A calibration framework for DEM models based on the stress-strain curve of uniaxial compressive tests by using the AEO algorithm and several calibration suggestions

Before the discrete element method (DEM) is implemented for numerical simulations, the microparameters of the DEM models should be calibrated. Microparameter calibration is a critically important procedure for numerical DEM simulations. The macroparameters obtained from physical tests (e.g. UCS, Young's modulus, Poisson's ratio) were used to calibrate the microparameters of DEM models. However, the mechanical characteristics of rock materials cannot be fully reflected by the macroparameters.

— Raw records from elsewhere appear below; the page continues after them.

Context: an optimization exercise on an open-source flow, tuned for small area, a short achievable clock period and few clock cycles per item. The choices shown serve that exercise and are no tape-out recipe. Function was not checked in any run shown here: the RTL went through the layout flow alone. No activity file was given, so power comes from the tool's default toggle rates.

### design.v
`default_nettype none
module eigen2x2_fx #(
  parameter int WIDTH = 32,
  parameter int FRAC  = 16
) (
  input  logic             clk,
  input  logic             rst,
  input  logic             start,
  input  logic [WIDTH-1:0] a1,
  input  logic [WIDTH-1:0] a2,
  input  logic [WIDTH-1:0] a3,
  input  logic [WIDTH-1:0] a4,
  output logic             busy,
  output logic             done,
  output logic [WIDTH-1:0] v1,
  output logic [WIDTH-1:0] v2,
  output logic             complex,
  output logic             ovf
);
  localparam int CW = 36;    
  logic busy_q, done_q;
  logic p_diff, p_mul1, p_mul, p_abs, p_sqrt, p_f1, p_f2;
  logic [5:0] cnt_q;
  logic [2:0] jt_q;             
  logic s1_acc, s1_s2;          
  logic b2_one, b2_two, b2_neg;
  logic b3_one, b3_two, b3_neg;
  logic corr_q;                 
  logic signed [33:0] acc_q;    
  logic [33:0]        y_q;      
  logic signed [34:0] x_q;      
  logic signed [35:0] z_q;      
  logic signed [31:0] w_q;      
  logic signed [32:0] s_q;      
  logic               neg_q, ovf_q;
  localparam int NK = 5;
  logic [NK-1:0] fit;
  for (genvar i = 0; i < NK; i++) begin : g_fit
    localparam int K = 7 + 2*i;
    wire [34-(2*K-1):0] xs = x_q[34:2*K-1];
    wire [31-(2*K-3):0] ws = w_q[31:2*K-3];
    assign fit[i] = ((&xs) | ~(|xs)) & ((&ws) | ~(|ws));
  end
  logic [2:0] jt_d;
  always_comb begin
    jt_d = 3'(NK);
    for (int i = NK-1; i >= 0; i--)
      if (fit[i]) jt_d = 3'(i);
  end
  function automatic logic [5:0] jof(input logic [2:0] t);
    jof = 6'(7 + 2*int'(t));
  endfunction
  logic [1:0]    pair_n;        
  logic          n2;            
  logic [CW-1:0] in1, in2, in3, csa_s, csa_c, cpa;
  logic [CW-1:0] xe, ze, m2, m3;
  assign pair_n = acc_q[31:30] ^ {2{p_abs ? acc_q[33] : neg_q}};
  assign n2     = b2_neg ^ (p_sqrt & z_q[35]);
  assign xe = CW'(x_q);
  assign ze = CW'(z_q);
  always_comb begin
    in1 = ({CW{s1_acc}} & CW'(acc_q)) | ({CW{s1_s2}} & CW'($signed({s_q, 1'b0})));
    m2  = ({CW{b2_one}} & xe) | ({CW{b2_two}} & {xe[CW-2:0], 1'b0});
    in2 = m2 ^ {CW{n2}};
    if (p_sqrt) in2[1:0] = 2'b11;
    m3  = ({CW{b3_one}} & {ze[CW-3:0], 2'b00}) | ({CW{b3_two}} & {ze[CW-4:0], 3'b000});
    in3 = m3 ^ {{(CW-2){b3_neg}}, 2'b00};
    if (p_sqrt) in3[1:0] = pair_n;
    else        in3[1:0] = {b3_neg | corr_q, b2_neg};
    csa_s = in1 ^ in2 ^ in3;
    csa_c = {((in1[CW-2:0] & in2[CW-2:0]) | (in1[CW-2:0] & in3[CW-2:0]) |
              (in2[CW-2:0] & in3[CW-2:0])), b3_neg};
    cpa   = csa_s + csa_c + CW'(b3_neg);
  end
  logic [33:0] h;
  logic        h_ovf;
  logic [31:0] h_sat;
  assign h     = cpa[CW-1:2];
  assign h_ovf = ~((&h[33:31]) | ~(|h[33:31]));
  assign h_sat = h_ovf ? {h[33], {31{~h[33]}}} : h[31:0];
  logic c_d;
  assign c_d = z_q[35] ? (&z_q) : (z_q == 36'(x_q));
  logic [2:0] rem0;
  assign rem0 = {1'b0, pair_n} - 3'd1;
  logic acc_start, cnt0;
  logic n_diff, n_mul1, n_mul, n_abs, n_sqrt, n_f1, n_f2;
  assign acc_start = ~busy_q & start;
  assign cnt0      = (cnt_q == '0);
  assign n_diff    = acc_start;
  assign n_mul1    = p_diff;
  assign n_mul     = p_mul1 | (p_mul & ~cnt0);
  assign n_abs     = p_mul & cnt0;
  assign n_sqrt    = p_abs | (p_sqrt & ~cnt0);
  assign n_f1      = p_sqrt & cnt0;
  assign n_f2      = p_f1;
  always_ff @(posedge clk or posedge rst) begin
    if (rst) begin
      busy_q <= 1'b0; done_q <= 1'b0;
      p_diff <= 1'b0; p_mul1 <= 1'b0; p_mul <= 1'b0; p_abs <= 1'b0;
      p_sqrt <= 1'b0; p_f1 <= 1'b0; p_f2 <= 1'b0;
    end else begin
      busy_q <= acc_start | (busy_q & ~p_f2);
      done_q <= p_f2;
      p_diff <= n_diff; p_mul1 <= n_mul1; p_mul <= n_mul; p_abs <= n_abs;
      p_sqrt <= n_sqrt; p_f1 <= n_f1; p_f2 <= n_f2;
    end
  end
  always_ff @(posedge clk) begin
    s1_acc <= n_diff | n_mul1 | n_mul;
    s1_s2  <= n_abs | n_f1 | (n_f2 & ~neg_q);
    b2_one <= 1'b0; b2_two <= 1'b0; b2_neg <= 1'b0;
    b3_one <= 1'b0; b3_two <= 1'b0; b3_neg <= 1'b0;
    corr_q <= 1'b0;
    if (n_diff) begin
      b2_one <= 1'b1; b2_neg <= 1'b1;
    end
    if (n_mul1) begin    
      b2_one <= cpa[0];
      b2_two <= cpa[1] & ~cpa[0];
      b2_neg <= cpa[1];
      b3_one <= w_q[0];
      b3_two <= w_q[1] & ~w_q[0];
      b3_neg <= w_q[1];
    end
    if (n_mul) begin
      b2_one <= y_q[2] ^ y_q[1];
      b2_two <= (y_q[3] & ~y_q[2] & ~y_q[1]) | (~y_q[3] & y_q[2] & y_q[1]);
      b2_neg <= y_q[3];
      b3_one <= w_q[2] ^ w_q[1];
      b3_two <= (w_q[3] & ~w_q[2] & ~w_q[1]) | (~w_q[3] & w_q[2] & w_q[1]);
      b3_neg <= w_q[3];
    end
    if (n_abs) b2_one <= 1'b1;
    if (n_sqrt) begin
      b2_two <= 1'b1; b2_neg <= 1'b1; b3_one <= 1'b1;
    end
    if (n_f1) b2_one <= ~neg_q;
    if (n_f2) begin
      b2_one <= 1'b1; b2_neg <= ~neg_q; corr_q <= neg_q & c_d;
    end
  end
  always_ff @(posedge clk) begin
    if (!busy_q)               acc_q <= 34'($signed(a1));
    else if (p_diff)           acc_q <= '0;
    else if (p_mul1 | p_mul)   acc_q <= cpa[35:2];
    else                       acc_q <= {acc_q[31:0], y_q[33:32]};
    if (p_diff)                y_q <= cpa[33:0];
    else if (p_mul1 | p_mul)   y_q <= {cpa[1:0], y_q[33:2]};
    else                       y_q <= {y_q[31:0], 2'b00};
    if (!busy_q)               x_q <= 35'($signed(a4));
    else if (p_diff)           x_q <= cpa[34:0];
    else if (p_abs)            x_q <= {33'd0, |pair_n, 1'b0};
    else if (p_sqrt)           x_q <= {x_q[33:1], ~cpa[CW-1], 1'b0};
    if (!busy_q)               z_q <= 36'($signed(a2));
    else if (p_abs)            z_q <= 36'($signed(rem0));
    else if (p_sqrt)           z_q <= cpa;
    else if (p_f2)             z_q[33:2] <= h_sat;
    if (!busy_q)               w_q <= a3;
    else if (p_mul1 | p_mul)   w_q <= {{2{w_q[31]}}, w_q[31:2]};
    else if (p_f1)             w_q <= h_sat;
    if (!busy_q)               s_q <= 33'($signed(a4));
    else if (p_abs)            s_q <= cpa[32:0];
    if (p_abs)                 neg_q <= acc_q[33];
    if (p_f1)                  ovf_q <= h_ovf;
    else if (p_f2)             ovf_q <= ovf_q | h_ovf;
    if (p_mul1) begin
      cnt_q <= jof(jt_d) - 6'd2;
      jt_q  <= jt_d;
    end else if (p_abs) begin
      cnt_q <= jof(jt_q) + 6'd14;
    end else begin
      cnt_q <= cnt_q - 6'd1;
    end
  end
  assign busy    = busy_q;
  assign done    = done_q;
  assign v1      = w_q;
  assign v2      = z_q[33:2];
  assign complex = neg_q;
  assign ovf     = ovf_q;
endmodule
`default_nettype wire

Hence, in this paper, the stress-strain relationships of uniaxial compressive tests were used for calibrating the microparameters of DEM (discrete element method) models by using the artificial ecosystem-based optimization (AEO) algorithm, combined with a Python script and a stress-strain curve of uniaxial compressive tests from laboratory experiments. Additionally, a microparameter calibration framework was proposed. To verify the validity of the proposed method, two examples were evaluated, and the numerical simulation results indicated that the proposed method can be applied to calibrate the microparameters of DEM models. Moreover, to analyse the influence of each microparameter on the stress-strain curve of uniaxial compressive tests, a large number of numerical simulations were conducted. Finally, based on the analysis, some microparameter calibration suggestions were provided. This study provides a new method for calibrating microparameters and provides calibration suggestions that are critically important for numerical DEM simulations.